> [What the task requires]
Below are some records. Print exactly the lines between the one holding "vs Synth: 17.2%" and the one holding "count, synth: 235", inclusive, and nothing else.
Input section start
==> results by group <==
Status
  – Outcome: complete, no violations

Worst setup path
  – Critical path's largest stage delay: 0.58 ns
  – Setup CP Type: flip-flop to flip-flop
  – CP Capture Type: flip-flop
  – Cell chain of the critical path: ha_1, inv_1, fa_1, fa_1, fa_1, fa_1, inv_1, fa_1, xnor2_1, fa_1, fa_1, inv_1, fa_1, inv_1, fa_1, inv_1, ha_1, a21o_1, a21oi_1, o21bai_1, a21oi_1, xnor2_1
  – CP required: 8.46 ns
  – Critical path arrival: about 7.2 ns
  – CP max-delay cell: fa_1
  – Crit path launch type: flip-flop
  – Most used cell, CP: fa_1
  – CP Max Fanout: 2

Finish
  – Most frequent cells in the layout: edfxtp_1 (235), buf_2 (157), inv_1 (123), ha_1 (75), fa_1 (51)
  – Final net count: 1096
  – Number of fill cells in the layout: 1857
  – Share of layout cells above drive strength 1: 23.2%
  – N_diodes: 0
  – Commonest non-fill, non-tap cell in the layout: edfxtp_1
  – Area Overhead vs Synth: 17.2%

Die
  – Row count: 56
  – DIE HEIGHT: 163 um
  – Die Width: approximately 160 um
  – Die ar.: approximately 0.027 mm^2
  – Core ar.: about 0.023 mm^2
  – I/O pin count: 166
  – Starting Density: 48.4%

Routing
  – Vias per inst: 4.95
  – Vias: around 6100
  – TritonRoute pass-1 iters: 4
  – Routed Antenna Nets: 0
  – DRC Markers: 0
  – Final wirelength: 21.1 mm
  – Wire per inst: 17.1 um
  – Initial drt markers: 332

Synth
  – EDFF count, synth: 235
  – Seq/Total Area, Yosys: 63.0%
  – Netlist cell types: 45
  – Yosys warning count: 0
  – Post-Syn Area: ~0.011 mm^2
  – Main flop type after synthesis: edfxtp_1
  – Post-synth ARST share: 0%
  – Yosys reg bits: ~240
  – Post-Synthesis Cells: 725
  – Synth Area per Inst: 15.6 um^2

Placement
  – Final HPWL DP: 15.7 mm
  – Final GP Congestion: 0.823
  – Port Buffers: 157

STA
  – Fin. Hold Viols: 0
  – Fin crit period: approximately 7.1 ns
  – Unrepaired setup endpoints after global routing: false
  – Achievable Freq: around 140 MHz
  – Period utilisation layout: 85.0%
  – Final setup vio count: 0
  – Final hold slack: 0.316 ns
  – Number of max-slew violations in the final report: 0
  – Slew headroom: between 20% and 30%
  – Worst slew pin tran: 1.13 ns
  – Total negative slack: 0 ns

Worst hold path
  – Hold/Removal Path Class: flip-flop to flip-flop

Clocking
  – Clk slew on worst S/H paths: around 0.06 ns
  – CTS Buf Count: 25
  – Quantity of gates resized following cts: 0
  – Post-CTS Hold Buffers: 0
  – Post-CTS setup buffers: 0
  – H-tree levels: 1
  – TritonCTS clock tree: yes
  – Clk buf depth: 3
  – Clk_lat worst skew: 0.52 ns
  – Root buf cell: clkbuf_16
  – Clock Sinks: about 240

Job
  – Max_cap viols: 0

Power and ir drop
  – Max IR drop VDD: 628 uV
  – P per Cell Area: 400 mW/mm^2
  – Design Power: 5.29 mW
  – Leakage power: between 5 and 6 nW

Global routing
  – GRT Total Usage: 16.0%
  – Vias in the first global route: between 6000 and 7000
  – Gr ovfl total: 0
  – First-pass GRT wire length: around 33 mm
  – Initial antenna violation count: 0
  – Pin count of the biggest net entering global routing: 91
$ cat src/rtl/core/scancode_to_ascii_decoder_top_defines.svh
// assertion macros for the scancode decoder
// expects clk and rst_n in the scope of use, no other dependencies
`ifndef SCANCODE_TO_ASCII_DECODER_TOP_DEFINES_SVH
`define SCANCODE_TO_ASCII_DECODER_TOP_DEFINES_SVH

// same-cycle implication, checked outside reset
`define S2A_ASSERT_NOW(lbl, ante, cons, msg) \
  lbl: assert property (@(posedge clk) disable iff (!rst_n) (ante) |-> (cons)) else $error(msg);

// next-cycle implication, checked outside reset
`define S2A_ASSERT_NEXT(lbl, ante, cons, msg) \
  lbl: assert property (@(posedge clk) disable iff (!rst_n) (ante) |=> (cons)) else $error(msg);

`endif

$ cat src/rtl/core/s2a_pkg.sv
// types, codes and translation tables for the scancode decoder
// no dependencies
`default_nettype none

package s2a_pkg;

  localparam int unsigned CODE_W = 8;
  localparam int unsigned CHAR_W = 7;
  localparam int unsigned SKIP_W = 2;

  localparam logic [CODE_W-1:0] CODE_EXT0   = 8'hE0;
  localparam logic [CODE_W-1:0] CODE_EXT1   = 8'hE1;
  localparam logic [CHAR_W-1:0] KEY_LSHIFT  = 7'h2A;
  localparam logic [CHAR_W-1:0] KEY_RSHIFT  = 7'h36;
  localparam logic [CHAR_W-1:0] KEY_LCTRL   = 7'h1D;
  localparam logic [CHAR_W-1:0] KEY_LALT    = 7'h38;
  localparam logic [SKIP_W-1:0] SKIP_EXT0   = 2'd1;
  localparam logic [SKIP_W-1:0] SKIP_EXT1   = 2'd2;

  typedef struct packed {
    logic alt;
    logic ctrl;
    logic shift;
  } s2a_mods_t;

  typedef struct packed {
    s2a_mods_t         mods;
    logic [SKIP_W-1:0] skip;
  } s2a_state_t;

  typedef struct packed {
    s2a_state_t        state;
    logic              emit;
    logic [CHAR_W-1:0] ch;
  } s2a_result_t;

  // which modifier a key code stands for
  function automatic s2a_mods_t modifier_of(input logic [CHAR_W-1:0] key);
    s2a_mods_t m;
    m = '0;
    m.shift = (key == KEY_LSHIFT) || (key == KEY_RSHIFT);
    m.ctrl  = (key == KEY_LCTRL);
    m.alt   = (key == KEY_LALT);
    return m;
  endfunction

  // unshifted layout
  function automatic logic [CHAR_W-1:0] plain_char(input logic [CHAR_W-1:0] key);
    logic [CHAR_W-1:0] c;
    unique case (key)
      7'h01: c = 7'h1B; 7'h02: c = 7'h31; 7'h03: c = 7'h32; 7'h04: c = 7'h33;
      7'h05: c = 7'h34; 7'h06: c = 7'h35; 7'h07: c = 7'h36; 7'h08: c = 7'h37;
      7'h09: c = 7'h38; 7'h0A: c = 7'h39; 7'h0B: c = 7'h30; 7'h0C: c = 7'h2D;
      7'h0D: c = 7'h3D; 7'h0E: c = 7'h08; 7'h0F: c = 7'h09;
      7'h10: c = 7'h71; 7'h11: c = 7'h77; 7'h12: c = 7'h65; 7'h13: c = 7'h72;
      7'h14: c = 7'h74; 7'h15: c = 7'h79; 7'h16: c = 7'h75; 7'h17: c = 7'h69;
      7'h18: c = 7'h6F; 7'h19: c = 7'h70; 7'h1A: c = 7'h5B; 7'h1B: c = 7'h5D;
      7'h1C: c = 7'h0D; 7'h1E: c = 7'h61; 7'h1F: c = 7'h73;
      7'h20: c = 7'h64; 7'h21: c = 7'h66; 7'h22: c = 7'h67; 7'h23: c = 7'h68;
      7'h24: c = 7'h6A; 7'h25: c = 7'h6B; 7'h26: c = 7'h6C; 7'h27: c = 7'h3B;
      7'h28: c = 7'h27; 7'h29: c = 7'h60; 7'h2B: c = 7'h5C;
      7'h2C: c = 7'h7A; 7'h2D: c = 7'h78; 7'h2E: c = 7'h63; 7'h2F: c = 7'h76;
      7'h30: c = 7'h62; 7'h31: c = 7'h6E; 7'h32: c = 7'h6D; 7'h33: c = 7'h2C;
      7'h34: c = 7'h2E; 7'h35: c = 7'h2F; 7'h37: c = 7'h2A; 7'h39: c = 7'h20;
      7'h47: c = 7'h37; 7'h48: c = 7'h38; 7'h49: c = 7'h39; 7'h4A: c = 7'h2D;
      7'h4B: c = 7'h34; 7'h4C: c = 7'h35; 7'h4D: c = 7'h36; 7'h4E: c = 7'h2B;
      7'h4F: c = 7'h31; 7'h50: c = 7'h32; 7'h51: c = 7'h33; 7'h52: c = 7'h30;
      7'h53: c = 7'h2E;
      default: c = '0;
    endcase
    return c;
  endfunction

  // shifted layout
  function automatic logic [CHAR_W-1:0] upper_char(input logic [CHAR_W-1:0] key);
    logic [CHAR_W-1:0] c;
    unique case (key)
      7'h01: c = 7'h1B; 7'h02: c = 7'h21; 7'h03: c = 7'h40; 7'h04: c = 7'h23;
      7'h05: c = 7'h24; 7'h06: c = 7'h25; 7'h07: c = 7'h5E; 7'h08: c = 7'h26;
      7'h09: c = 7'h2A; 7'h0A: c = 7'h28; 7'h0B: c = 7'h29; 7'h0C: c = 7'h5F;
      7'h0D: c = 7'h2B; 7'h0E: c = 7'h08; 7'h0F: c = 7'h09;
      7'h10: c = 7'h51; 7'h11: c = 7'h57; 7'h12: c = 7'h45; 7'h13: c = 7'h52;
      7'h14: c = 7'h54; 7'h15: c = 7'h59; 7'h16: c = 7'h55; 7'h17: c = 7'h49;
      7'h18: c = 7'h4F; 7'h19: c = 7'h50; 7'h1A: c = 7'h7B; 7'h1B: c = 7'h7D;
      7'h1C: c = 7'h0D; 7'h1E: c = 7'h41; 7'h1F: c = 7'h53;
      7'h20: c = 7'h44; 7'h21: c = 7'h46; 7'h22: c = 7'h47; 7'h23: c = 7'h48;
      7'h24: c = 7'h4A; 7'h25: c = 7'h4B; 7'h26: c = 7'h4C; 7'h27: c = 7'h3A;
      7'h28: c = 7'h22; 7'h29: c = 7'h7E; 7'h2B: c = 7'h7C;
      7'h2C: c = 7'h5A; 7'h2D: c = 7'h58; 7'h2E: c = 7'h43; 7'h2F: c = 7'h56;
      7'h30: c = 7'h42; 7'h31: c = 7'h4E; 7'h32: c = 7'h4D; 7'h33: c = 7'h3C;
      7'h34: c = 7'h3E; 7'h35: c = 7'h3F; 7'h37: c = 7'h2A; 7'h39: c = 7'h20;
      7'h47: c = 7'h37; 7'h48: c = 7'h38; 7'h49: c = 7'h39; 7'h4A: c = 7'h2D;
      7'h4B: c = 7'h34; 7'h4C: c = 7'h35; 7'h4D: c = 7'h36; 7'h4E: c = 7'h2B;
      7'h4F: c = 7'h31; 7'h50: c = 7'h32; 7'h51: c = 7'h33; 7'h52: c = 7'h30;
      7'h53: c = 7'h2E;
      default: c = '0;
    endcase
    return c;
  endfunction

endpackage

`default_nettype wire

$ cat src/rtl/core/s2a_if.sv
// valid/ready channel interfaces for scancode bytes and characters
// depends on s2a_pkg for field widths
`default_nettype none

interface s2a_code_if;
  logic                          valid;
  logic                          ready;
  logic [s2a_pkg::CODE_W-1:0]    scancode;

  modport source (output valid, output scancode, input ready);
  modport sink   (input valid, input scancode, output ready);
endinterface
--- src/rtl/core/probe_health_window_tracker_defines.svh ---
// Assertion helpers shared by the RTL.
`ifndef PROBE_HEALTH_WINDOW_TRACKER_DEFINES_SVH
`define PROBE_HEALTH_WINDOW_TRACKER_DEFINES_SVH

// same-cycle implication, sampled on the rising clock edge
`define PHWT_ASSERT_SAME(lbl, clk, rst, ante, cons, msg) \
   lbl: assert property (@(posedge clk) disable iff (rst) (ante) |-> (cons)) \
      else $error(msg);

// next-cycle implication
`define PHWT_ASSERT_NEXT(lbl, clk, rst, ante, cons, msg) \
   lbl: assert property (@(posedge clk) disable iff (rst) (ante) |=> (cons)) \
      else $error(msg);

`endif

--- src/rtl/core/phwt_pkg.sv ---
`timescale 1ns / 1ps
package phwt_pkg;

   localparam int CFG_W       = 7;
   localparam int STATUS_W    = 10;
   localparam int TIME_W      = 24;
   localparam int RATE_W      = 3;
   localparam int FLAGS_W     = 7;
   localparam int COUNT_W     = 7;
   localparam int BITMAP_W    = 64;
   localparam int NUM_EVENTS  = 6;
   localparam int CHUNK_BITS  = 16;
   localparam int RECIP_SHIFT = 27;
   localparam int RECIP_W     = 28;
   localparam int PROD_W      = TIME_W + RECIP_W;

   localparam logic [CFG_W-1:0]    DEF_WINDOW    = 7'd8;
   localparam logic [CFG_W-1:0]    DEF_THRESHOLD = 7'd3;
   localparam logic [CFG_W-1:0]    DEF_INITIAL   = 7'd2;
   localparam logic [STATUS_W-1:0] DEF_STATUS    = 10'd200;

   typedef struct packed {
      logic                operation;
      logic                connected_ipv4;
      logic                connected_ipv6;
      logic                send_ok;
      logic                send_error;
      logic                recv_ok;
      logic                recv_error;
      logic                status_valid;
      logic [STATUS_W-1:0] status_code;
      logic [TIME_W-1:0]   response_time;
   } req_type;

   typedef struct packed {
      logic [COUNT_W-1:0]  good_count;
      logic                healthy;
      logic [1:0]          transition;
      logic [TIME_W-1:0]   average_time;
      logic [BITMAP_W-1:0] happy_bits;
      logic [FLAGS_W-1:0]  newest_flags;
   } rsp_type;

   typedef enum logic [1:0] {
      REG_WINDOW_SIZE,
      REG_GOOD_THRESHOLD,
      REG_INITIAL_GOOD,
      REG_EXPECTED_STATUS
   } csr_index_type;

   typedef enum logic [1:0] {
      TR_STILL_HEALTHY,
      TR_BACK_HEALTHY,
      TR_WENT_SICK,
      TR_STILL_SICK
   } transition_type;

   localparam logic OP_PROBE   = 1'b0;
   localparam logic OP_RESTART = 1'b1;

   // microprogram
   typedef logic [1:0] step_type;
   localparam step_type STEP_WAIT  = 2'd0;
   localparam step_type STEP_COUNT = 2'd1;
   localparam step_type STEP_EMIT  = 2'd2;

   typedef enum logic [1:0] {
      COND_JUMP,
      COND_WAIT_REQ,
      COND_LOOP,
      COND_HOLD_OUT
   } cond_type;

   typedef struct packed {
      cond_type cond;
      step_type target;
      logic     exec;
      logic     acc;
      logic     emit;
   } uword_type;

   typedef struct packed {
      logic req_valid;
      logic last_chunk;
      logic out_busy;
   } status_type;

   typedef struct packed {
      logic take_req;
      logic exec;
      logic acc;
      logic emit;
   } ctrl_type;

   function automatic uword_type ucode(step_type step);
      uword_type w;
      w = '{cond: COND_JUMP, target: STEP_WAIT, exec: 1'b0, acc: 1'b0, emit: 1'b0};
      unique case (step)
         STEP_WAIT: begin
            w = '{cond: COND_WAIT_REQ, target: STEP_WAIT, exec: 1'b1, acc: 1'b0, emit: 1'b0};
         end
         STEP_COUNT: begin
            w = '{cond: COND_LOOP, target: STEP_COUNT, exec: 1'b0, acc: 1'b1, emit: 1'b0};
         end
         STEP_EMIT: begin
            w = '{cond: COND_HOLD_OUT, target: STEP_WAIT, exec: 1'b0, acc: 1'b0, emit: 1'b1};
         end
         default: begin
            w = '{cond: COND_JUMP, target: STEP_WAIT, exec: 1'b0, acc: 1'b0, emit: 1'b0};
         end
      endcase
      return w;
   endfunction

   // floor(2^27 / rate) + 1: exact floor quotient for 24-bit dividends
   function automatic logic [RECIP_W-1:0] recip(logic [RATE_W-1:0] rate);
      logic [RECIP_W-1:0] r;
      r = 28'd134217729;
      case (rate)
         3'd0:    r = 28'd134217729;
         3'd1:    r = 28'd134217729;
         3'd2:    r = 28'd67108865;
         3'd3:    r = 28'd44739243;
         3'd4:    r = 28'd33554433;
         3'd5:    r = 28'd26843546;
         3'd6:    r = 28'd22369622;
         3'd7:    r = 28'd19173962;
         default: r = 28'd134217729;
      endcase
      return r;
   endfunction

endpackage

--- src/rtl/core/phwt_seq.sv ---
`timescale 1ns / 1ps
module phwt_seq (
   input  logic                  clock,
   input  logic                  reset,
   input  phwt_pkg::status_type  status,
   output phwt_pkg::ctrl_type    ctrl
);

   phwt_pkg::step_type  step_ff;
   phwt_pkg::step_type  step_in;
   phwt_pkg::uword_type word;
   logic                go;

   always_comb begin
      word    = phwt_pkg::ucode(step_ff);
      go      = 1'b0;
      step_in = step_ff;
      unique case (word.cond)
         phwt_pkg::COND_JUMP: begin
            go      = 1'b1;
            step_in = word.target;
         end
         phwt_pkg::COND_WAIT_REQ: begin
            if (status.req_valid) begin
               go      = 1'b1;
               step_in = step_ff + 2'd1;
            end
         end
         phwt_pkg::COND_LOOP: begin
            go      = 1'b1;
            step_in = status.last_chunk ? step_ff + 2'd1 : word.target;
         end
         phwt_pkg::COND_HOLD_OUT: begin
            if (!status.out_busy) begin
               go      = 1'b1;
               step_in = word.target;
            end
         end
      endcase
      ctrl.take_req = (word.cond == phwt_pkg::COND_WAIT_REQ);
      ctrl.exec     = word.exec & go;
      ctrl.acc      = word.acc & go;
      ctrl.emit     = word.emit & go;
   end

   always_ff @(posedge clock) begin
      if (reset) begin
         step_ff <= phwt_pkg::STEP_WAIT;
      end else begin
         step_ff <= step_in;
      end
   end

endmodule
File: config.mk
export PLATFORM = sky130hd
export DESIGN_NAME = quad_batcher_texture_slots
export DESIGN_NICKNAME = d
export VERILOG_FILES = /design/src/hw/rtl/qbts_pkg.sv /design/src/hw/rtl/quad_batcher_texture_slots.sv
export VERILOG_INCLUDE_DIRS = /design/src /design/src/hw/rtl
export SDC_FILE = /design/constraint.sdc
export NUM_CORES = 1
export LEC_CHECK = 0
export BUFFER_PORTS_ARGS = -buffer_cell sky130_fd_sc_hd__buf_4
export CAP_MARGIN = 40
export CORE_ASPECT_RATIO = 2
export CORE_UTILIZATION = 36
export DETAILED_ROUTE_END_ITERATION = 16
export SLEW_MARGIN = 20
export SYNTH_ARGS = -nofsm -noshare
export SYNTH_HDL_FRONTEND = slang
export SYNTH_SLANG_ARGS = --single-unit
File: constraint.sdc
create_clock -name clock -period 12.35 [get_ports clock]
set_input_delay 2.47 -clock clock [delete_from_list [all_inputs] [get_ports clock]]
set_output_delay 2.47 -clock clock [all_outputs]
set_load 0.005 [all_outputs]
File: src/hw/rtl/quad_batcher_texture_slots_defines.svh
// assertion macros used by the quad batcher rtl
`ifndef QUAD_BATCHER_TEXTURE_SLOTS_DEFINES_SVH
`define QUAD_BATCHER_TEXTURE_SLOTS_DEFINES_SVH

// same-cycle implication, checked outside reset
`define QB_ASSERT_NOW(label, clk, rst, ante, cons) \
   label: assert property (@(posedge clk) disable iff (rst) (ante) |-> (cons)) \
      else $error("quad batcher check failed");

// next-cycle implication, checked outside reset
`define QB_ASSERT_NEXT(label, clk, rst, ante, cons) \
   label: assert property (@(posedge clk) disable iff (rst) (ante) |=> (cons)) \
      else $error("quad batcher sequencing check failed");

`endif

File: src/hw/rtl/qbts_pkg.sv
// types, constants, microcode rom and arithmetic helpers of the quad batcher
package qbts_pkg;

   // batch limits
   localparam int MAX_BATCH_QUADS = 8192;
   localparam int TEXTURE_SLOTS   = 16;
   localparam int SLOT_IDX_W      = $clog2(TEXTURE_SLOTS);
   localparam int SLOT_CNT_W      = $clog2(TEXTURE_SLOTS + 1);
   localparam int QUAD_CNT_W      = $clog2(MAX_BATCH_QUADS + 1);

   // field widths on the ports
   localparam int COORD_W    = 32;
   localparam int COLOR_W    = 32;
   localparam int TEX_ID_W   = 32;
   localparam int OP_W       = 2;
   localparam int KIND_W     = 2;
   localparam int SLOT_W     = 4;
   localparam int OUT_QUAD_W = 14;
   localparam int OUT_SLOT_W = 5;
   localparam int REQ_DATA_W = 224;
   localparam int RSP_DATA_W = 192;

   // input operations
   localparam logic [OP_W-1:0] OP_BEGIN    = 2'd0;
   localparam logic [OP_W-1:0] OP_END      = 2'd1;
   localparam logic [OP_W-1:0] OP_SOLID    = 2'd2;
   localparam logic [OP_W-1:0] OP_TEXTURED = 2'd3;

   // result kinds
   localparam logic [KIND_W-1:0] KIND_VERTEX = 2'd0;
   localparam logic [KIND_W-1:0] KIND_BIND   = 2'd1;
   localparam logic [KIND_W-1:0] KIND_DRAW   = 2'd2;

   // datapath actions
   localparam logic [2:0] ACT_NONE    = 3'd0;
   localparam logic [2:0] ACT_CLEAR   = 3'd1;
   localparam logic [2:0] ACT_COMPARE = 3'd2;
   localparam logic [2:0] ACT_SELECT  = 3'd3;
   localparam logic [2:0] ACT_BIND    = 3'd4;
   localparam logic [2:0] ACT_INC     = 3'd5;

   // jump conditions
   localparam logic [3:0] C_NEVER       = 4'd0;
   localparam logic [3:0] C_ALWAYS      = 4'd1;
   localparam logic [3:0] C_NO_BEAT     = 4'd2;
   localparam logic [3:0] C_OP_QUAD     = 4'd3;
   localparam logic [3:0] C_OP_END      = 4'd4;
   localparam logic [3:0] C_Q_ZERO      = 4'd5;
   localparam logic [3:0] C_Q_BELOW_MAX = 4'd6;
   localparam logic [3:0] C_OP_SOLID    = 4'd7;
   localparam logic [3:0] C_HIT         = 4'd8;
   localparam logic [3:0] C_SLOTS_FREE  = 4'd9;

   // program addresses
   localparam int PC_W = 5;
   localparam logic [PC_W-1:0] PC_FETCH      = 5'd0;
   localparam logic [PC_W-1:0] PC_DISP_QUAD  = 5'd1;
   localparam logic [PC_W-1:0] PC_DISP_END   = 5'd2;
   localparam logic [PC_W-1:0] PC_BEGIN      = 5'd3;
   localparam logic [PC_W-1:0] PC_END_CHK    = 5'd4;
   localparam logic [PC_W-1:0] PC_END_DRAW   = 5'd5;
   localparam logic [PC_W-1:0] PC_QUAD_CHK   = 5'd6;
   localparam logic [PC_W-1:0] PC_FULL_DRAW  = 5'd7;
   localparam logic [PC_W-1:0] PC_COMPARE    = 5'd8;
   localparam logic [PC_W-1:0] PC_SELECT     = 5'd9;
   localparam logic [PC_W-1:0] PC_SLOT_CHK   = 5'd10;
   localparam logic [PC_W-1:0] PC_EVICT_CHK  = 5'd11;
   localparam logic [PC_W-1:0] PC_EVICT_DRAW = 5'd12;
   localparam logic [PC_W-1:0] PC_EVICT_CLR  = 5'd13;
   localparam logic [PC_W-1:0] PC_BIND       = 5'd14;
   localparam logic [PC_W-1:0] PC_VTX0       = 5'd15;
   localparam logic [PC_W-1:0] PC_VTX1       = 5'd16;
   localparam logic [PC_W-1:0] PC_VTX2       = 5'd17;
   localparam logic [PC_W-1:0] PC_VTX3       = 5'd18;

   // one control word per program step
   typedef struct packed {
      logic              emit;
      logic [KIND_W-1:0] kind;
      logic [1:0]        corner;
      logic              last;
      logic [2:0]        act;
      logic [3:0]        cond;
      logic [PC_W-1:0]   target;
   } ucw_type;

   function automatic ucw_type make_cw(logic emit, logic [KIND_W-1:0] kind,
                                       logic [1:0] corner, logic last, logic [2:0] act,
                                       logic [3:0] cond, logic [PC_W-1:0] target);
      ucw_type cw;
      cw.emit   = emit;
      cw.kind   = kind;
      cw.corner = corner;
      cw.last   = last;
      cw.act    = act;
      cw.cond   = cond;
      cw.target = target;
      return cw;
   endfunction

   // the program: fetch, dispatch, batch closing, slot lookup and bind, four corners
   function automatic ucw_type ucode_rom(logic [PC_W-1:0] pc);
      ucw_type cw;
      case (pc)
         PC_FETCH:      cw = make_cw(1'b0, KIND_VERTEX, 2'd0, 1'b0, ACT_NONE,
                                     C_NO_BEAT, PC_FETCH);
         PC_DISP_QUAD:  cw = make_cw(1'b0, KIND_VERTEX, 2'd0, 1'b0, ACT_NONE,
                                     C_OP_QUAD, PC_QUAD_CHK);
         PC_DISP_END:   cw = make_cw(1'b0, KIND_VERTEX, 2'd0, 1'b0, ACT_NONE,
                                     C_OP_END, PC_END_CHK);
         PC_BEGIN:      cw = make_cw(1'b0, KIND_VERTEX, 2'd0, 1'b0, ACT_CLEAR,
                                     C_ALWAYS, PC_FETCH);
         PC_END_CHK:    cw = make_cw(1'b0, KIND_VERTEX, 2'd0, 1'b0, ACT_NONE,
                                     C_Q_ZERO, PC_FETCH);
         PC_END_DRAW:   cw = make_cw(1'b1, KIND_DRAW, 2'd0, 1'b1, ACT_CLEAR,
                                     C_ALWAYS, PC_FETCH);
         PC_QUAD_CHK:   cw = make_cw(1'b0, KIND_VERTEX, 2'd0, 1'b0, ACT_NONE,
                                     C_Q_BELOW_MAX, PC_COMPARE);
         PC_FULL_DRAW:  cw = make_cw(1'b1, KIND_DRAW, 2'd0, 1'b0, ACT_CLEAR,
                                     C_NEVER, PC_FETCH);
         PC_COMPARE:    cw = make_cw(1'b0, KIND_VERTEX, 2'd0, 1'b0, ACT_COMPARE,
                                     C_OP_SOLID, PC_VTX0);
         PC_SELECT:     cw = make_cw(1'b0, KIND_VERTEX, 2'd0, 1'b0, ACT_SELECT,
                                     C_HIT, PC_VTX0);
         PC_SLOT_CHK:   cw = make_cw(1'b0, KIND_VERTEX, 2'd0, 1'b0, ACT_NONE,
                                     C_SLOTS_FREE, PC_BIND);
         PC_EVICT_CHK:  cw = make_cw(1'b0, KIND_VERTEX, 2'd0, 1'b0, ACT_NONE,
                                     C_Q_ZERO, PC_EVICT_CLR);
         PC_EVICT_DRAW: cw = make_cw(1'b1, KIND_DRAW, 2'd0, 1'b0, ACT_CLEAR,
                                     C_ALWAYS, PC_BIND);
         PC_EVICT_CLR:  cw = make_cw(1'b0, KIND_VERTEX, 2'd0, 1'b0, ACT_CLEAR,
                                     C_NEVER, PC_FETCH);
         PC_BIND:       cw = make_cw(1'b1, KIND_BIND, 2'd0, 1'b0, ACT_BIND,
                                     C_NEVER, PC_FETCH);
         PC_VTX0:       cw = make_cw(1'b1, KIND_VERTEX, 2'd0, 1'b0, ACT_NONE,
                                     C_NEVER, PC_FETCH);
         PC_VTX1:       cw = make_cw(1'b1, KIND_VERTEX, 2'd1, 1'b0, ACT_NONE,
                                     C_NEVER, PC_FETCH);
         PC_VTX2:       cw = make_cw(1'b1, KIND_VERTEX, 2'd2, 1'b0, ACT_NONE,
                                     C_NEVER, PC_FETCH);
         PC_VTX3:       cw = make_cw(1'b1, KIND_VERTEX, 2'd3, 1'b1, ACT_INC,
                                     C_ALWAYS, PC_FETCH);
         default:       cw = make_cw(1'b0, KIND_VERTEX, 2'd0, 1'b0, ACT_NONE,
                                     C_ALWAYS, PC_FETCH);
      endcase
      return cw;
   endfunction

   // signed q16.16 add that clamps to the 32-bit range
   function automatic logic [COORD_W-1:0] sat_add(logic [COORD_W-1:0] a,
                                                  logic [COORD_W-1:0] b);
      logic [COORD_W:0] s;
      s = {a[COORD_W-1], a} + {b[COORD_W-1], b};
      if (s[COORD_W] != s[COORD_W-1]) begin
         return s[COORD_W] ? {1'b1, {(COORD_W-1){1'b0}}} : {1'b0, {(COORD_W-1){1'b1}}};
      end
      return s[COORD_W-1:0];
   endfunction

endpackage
Input section end
> [Answer to the exercise]
  – Area Overhead vs Synth: 17.2%

Die
  – Row count: 56
  – DIE HEIGHT: 163 um
  – Die Width: approximately 160 um
  – Die ar.: approximately 0.027 mm^2
  – Core ar.: about 0.023 mm^2
  – I/O pin count: 166
  – Starting Density: 48.4%

Routing
  – Vias per inst: 4.95
  – Vias: around 6100
  – TritonRoute pass-1 iters: 4
  – Routed Antenna Nets: 0
  – DRC Markers: 0
  – Final wirelength: 21.1 mm
  – Wire per inst: 17.1 um
  – Initial drt markers: 332

Synth
  – EDFF count, synth: 235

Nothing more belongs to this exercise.